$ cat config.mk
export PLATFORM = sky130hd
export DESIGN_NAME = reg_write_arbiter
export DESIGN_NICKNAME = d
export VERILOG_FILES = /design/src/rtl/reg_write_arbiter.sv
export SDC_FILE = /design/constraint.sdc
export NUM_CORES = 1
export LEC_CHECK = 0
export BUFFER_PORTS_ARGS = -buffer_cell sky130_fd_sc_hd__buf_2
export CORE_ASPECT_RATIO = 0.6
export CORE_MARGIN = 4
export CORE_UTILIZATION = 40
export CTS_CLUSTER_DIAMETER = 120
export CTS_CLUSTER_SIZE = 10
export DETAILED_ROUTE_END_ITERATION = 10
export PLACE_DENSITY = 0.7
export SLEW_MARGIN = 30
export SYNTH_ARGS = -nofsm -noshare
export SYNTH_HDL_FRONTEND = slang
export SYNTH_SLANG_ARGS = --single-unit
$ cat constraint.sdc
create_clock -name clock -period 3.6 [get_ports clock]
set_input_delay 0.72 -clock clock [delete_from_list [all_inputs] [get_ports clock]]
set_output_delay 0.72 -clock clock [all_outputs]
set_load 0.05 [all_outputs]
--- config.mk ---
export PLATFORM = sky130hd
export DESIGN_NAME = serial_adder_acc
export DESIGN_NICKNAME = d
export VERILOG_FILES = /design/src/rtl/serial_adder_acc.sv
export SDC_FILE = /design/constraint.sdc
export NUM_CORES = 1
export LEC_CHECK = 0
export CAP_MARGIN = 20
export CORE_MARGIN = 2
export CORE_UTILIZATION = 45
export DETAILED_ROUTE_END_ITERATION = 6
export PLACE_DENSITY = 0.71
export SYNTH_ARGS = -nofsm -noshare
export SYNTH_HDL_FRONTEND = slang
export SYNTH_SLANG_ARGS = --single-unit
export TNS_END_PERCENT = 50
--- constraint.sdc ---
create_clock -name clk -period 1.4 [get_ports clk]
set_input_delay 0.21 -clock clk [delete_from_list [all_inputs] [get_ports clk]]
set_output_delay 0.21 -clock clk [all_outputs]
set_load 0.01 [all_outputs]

* * *

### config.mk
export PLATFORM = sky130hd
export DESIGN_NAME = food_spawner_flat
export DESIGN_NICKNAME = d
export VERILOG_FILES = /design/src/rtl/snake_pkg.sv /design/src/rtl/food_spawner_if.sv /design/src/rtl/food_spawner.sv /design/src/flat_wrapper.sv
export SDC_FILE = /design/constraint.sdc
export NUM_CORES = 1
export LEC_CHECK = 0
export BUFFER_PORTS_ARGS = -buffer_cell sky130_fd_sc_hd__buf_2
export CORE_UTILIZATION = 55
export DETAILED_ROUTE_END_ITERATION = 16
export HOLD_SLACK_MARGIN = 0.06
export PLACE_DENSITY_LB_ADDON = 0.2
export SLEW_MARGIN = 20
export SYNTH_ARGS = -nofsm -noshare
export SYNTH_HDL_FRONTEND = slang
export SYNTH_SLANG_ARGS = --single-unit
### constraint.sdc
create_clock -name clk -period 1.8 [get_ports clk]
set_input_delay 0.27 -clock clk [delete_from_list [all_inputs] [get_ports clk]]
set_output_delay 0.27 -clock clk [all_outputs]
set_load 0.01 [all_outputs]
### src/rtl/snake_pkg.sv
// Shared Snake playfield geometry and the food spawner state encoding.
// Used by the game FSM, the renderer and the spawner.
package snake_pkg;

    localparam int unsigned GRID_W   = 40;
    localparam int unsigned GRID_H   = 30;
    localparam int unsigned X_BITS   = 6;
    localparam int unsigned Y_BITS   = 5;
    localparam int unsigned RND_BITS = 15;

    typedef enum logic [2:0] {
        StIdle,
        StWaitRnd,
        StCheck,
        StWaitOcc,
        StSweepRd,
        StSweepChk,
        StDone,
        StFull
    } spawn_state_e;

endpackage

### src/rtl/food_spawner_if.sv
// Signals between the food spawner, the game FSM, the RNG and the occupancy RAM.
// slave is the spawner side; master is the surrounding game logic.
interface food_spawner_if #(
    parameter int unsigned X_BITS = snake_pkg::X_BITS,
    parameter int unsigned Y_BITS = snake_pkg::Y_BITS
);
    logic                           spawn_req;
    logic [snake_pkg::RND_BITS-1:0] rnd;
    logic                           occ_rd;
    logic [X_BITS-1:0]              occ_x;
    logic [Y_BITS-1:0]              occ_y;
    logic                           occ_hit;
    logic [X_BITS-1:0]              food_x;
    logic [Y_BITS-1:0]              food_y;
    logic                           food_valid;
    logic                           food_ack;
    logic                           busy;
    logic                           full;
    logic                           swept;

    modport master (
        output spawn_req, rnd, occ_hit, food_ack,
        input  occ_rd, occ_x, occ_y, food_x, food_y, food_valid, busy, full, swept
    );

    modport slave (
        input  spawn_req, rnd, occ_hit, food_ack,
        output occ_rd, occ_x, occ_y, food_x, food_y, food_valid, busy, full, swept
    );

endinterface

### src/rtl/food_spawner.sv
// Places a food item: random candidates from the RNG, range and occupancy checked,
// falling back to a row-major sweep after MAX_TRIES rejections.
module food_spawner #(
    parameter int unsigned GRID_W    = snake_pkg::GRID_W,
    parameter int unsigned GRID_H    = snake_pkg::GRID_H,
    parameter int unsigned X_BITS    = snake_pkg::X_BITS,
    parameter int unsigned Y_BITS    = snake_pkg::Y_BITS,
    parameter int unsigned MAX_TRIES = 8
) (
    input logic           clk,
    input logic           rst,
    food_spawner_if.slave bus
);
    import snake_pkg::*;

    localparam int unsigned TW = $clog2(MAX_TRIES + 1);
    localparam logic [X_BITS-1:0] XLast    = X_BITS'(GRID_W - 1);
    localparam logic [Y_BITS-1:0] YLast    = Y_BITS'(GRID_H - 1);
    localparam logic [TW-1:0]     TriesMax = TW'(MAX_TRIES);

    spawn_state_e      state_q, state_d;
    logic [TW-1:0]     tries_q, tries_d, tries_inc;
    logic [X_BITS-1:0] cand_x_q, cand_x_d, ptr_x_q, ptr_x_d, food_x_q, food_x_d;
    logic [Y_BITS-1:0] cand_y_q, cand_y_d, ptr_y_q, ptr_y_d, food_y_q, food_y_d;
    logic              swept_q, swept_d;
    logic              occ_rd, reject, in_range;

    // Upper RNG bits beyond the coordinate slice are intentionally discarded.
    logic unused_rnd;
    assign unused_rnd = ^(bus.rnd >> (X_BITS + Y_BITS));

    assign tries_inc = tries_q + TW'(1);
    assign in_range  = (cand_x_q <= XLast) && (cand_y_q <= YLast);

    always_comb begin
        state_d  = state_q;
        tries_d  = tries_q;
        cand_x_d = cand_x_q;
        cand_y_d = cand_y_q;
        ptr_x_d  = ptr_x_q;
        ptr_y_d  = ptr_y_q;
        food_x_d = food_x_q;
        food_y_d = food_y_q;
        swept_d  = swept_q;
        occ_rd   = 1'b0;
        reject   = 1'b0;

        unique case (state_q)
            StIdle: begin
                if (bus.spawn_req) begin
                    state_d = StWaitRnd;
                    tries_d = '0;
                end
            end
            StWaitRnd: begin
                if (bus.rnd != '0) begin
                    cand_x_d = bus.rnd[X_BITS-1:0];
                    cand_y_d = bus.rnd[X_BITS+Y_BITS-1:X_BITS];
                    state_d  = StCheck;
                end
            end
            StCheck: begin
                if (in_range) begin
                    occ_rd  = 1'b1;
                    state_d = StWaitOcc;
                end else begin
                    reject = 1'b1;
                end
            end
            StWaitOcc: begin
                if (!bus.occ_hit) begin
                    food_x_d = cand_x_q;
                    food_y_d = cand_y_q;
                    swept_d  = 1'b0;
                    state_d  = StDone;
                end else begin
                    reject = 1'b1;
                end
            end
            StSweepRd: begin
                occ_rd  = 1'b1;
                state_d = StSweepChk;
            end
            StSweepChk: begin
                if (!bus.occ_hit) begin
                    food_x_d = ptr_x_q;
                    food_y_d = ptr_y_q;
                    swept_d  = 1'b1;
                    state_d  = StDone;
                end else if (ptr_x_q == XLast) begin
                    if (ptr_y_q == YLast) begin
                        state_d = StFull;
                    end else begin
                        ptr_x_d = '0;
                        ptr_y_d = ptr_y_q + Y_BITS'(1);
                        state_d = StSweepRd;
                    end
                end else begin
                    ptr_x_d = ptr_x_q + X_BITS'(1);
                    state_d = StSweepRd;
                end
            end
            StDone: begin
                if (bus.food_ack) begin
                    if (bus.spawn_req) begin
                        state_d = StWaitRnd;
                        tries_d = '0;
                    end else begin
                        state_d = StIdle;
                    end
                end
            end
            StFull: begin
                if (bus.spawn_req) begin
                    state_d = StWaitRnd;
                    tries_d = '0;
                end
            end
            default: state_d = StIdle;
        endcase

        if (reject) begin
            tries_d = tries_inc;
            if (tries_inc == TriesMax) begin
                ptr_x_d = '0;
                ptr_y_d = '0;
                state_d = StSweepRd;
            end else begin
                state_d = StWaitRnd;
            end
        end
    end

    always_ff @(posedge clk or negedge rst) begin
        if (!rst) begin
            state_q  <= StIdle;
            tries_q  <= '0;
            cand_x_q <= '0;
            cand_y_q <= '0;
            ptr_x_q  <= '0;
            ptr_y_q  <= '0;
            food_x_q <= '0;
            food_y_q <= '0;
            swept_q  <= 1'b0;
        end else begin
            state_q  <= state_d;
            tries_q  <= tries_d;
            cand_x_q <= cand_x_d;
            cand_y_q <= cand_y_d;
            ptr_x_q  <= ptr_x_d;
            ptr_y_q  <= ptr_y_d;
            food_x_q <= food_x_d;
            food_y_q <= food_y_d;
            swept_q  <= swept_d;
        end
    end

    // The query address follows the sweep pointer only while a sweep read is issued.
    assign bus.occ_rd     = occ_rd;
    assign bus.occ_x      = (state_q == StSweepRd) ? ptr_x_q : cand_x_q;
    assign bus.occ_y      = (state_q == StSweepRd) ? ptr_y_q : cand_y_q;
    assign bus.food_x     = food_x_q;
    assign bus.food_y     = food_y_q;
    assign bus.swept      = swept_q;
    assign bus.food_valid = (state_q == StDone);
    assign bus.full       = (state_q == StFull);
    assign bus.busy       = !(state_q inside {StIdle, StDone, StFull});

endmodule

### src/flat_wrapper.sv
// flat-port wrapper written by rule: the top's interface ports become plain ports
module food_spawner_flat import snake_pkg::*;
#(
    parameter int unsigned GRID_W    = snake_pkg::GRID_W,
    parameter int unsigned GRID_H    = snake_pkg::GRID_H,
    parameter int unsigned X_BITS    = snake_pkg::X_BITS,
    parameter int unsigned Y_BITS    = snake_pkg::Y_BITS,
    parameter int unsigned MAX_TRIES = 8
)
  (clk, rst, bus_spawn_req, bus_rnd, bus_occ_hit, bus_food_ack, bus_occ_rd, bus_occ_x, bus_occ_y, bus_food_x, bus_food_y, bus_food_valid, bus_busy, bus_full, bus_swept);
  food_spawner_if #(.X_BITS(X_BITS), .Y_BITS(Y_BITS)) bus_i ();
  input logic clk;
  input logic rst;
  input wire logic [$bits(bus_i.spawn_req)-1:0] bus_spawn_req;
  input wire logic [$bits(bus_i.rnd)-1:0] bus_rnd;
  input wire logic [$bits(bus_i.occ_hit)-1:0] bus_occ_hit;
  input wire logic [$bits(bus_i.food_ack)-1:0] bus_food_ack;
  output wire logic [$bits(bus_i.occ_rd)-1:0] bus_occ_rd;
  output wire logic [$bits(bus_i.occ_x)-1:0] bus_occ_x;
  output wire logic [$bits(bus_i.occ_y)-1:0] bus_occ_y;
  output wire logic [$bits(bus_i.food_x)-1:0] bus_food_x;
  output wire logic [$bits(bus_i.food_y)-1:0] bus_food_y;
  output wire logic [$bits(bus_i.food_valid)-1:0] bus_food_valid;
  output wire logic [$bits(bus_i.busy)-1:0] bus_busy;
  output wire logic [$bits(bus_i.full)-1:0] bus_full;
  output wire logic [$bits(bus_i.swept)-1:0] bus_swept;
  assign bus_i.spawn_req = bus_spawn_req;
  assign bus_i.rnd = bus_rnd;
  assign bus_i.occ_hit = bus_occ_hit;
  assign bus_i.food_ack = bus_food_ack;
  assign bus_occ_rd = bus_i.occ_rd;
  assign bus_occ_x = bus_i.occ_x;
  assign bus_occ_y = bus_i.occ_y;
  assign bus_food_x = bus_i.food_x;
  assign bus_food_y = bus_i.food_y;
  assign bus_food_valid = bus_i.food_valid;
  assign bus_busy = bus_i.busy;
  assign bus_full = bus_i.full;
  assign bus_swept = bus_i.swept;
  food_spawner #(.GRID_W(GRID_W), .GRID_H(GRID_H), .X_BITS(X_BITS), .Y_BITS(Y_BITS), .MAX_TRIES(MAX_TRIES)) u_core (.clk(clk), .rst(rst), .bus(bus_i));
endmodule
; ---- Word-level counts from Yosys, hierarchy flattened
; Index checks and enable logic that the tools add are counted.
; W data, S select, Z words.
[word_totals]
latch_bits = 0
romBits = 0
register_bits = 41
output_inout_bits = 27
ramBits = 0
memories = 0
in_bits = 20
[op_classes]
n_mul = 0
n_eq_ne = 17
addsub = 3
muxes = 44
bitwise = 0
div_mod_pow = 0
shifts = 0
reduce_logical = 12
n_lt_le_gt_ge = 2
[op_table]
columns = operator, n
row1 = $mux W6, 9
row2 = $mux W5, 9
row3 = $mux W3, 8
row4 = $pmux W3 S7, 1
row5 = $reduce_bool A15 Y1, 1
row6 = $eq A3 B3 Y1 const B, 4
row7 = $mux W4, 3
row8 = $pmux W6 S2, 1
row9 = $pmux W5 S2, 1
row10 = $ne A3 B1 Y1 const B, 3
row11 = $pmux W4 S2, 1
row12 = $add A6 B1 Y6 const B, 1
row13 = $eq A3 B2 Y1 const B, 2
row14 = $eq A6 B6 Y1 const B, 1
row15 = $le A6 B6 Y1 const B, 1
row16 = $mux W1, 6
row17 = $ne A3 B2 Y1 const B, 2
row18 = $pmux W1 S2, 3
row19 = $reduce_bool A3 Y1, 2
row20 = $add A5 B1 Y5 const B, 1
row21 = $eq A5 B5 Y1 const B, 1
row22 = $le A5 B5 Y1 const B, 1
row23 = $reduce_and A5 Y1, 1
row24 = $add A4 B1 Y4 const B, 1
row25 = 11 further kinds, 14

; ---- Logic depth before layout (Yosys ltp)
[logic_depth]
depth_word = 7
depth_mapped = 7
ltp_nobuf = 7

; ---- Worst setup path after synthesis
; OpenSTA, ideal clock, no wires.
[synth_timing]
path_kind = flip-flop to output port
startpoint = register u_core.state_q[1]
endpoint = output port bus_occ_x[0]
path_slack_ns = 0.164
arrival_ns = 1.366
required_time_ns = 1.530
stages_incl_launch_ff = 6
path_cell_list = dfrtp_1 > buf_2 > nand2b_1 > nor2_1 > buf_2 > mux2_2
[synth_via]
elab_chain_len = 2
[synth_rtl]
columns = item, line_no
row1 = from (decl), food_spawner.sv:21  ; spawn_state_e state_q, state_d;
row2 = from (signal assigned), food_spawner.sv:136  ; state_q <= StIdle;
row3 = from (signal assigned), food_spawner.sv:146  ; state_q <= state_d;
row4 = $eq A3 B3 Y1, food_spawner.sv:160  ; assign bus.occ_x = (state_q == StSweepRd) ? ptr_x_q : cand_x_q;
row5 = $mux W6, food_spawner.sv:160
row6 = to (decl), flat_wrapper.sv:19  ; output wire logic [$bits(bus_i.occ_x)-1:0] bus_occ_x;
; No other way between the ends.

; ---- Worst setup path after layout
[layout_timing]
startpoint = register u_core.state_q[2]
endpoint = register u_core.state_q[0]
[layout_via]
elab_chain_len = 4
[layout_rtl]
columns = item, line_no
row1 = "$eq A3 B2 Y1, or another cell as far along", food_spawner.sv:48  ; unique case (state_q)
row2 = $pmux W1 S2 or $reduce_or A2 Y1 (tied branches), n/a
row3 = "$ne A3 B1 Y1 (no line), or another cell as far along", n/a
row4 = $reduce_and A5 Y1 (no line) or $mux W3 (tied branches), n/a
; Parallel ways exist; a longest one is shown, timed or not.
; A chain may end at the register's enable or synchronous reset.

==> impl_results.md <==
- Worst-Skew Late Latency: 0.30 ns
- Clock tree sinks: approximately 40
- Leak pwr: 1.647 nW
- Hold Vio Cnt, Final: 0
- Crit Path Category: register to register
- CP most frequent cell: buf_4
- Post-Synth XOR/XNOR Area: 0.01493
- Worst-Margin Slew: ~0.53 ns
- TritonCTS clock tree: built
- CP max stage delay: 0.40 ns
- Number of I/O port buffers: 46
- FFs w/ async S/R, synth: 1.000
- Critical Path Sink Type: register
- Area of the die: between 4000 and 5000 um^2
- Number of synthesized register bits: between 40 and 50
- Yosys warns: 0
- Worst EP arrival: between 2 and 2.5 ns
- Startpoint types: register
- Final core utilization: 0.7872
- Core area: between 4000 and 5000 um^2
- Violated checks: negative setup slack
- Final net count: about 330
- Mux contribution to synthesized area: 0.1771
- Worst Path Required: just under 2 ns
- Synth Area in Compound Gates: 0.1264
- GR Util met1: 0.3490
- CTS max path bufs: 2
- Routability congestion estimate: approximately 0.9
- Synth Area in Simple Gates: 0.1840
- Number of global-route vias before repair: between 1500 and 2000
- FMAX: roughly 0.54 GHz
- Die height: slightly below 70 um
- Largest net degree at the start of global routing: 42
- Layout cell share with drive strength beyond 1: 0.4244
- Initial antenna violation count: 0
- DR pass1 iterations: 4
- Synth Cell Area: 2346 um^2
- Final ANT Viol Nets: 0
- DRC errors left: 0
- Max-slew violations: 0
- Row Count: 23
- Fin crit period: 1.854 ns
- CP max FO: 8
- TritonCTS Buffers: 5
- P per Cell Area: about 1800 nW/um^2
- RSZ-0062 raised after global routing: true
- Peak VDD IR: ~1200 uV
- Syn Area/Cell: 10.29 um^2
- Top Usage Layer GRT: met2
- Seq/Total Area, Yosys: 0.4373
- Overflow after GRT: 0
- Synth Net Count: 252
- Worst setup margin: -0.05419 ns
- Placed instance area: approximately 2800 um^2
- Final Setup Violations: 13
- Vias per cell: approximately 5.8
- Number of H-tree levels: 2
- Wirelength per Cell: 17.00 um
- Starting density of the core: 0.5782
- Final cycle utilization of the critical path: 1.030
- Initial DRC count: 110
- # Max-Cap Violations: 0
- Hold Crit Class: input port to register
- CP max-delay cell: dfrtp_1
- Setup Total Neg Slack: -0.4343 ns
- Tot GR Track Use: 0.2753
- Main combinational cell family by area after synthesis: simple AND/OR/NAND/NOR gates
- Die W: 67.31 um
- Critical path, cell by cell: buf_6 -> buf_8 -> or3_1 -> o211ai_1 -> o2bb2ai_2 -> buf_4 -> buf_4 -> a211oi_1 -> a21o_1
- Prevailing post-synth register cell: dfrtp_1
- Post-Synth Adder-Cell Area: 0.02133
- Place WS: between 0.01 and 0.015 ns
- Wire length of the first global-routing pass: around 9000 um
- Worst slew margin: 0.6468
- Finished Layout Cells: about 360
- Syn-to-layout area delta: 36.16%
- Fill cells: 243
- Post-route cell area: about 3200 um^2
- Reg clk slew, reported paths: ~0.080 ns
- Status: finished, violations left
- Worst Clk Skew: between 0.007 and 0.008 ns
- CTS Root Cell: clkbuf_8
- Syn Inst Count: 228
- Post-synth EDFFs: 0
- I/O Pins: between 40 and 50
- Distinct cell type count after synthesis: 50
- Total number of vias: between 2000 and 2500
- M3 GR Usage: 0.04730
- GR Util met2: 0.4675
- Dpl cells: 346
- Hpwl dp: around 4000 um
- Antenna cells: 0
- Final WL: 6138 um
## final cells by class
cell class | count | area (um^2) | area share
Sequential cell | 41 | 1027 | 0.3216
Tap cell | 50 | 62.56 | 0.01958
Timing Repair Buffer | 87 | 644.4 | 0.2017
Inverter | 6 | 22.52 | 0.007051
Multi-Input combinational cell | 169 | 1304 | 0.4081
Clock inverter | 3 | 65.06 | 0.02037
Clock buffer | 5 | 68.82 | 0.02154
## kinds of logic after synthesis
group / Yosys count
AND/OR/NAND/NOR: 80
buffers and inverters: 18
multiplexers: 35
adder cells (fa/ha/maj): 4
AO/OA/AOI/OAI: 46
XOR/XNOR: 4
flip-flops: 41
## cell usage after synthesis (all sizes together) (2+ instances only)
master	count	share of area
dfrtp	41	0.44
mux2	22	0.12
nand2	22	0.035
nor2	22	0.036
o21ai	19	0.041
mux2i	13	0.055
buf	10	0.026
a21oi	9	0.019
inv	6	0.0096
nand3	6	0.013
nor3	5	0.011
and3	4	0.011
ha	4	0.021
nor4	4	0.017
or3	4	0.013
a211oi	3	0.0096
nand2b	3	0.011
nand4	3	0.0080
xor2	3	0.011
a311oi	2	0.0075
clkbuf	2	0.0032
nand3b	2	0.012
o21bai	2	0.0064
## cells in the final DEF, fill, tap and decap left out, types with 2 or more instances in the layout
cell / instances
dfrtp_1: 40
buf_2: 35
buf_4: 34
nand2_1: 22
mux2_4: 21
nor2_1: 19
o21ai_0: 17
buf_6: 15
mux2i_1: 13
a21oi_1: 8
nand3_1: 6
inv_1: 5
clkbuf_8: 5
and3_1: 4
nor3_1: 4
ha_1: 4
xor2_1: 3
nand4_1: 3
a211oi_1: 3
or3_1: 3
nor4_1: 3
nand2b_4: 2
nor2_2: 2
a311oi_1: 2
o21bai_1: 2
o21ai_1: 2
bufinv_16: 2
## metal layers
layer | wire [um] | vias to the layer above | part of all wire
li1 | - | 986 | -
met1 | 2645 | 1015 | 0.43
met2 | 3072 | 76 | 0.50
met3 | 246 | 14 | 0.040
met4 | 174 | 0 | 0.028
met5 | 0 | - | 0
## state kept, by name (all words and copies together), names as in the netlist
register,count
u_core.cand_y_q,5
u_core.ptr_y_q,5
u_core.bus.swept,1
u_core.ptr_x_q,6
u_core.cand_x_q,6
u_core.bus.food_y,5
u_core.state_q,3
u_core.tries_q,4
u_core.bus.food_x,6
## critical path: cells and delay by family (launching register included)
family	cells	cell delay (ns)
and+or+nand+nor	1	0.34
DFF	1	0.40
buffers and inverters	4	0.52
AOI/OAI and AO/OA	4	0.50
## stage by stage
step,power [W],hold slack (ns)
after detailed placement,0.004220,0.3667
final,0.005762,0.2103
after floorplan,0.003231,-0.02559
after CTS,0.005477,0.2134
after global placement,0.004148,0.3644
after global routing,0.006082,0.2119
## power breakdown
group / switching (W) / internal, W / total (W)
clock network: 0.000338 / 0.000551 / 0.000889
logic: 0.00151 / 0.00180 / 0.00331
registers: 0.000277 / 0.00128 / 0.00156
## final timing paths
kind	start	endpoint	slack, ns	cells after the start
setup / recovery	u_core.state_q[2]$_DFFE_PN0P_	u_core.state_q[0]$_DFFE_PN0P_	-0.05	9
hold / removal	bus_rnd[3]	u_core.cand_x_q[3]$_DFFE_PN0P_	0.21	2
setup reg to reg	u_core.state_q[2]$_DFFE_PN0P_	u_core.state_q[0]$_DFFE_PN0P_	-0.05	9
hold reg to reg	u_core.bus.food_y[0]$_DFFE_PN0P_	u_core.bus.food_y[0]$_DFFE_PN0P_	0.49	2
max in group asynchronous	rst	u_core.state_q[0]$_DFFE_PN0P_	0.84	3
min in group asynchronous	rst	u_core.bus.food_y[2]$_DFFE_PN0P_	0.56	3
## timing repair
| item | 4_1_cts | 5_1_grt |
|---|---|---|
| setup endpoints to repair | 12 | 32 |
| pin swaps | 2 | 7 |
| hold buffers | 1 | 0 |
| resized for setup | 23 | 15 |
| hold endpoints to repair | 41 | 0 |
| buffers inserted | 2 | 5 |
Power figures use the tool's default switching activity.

WHAT YOU SHOULD DO:
All that is wanted is a faithful reproduction of the line above with "registers: 0.000277 / 0.00128 / 0.00156", the line with "Power figures use", and every line in between.

SOLUTION FOR THIS TASK:
registers: 0.000277 / 0.00128 / 0.00156
## final timing paths
kind	start	endpoint	slack, ns	cells after the start
setup / recovery	u_core.state_q[2]$_DFFE_PN0P_	u_core.state_q[0]$_DFFE_PN0P_	-0.05	9
hold / removal	bus_rnd[3]	u_core.cand_x_q[3]$_DFFE_PN0P_	0.21	2
setup reg to reg	u_core.state_q[2]$_DFFE_PN0P_	u_core.state_q[0]$_DFFE_PN0P_	-0.05	9
hold reg to reg	u_core.bus.food_y[0]$_DFFE_PN0P_	u_core.bus.food_y[0]$_DFFE_PN0P_	0.49	2
max in group asynchronous	rst	u_core.state_q[0]$_DFFE_PN0P_	0.84	3
min in group asynchronous	rst	u_core.bus.food_y[2]$_DFFE_PN0P_	0.56	3
## timing repair
| item | 4_1_cts | 5_1_grt |
|---|---|---|
| setup endpoints to repair | 12 | 32 |
| pin swaps | 2 | 7 |
| hold buffers | 1 | 0 |
| resized for setup | 23 | 15 |
| hold endpoints to repair | 41 | 0 |
| buffers inserted | 2 | 5 |
Power figures use the tool's default switching activity.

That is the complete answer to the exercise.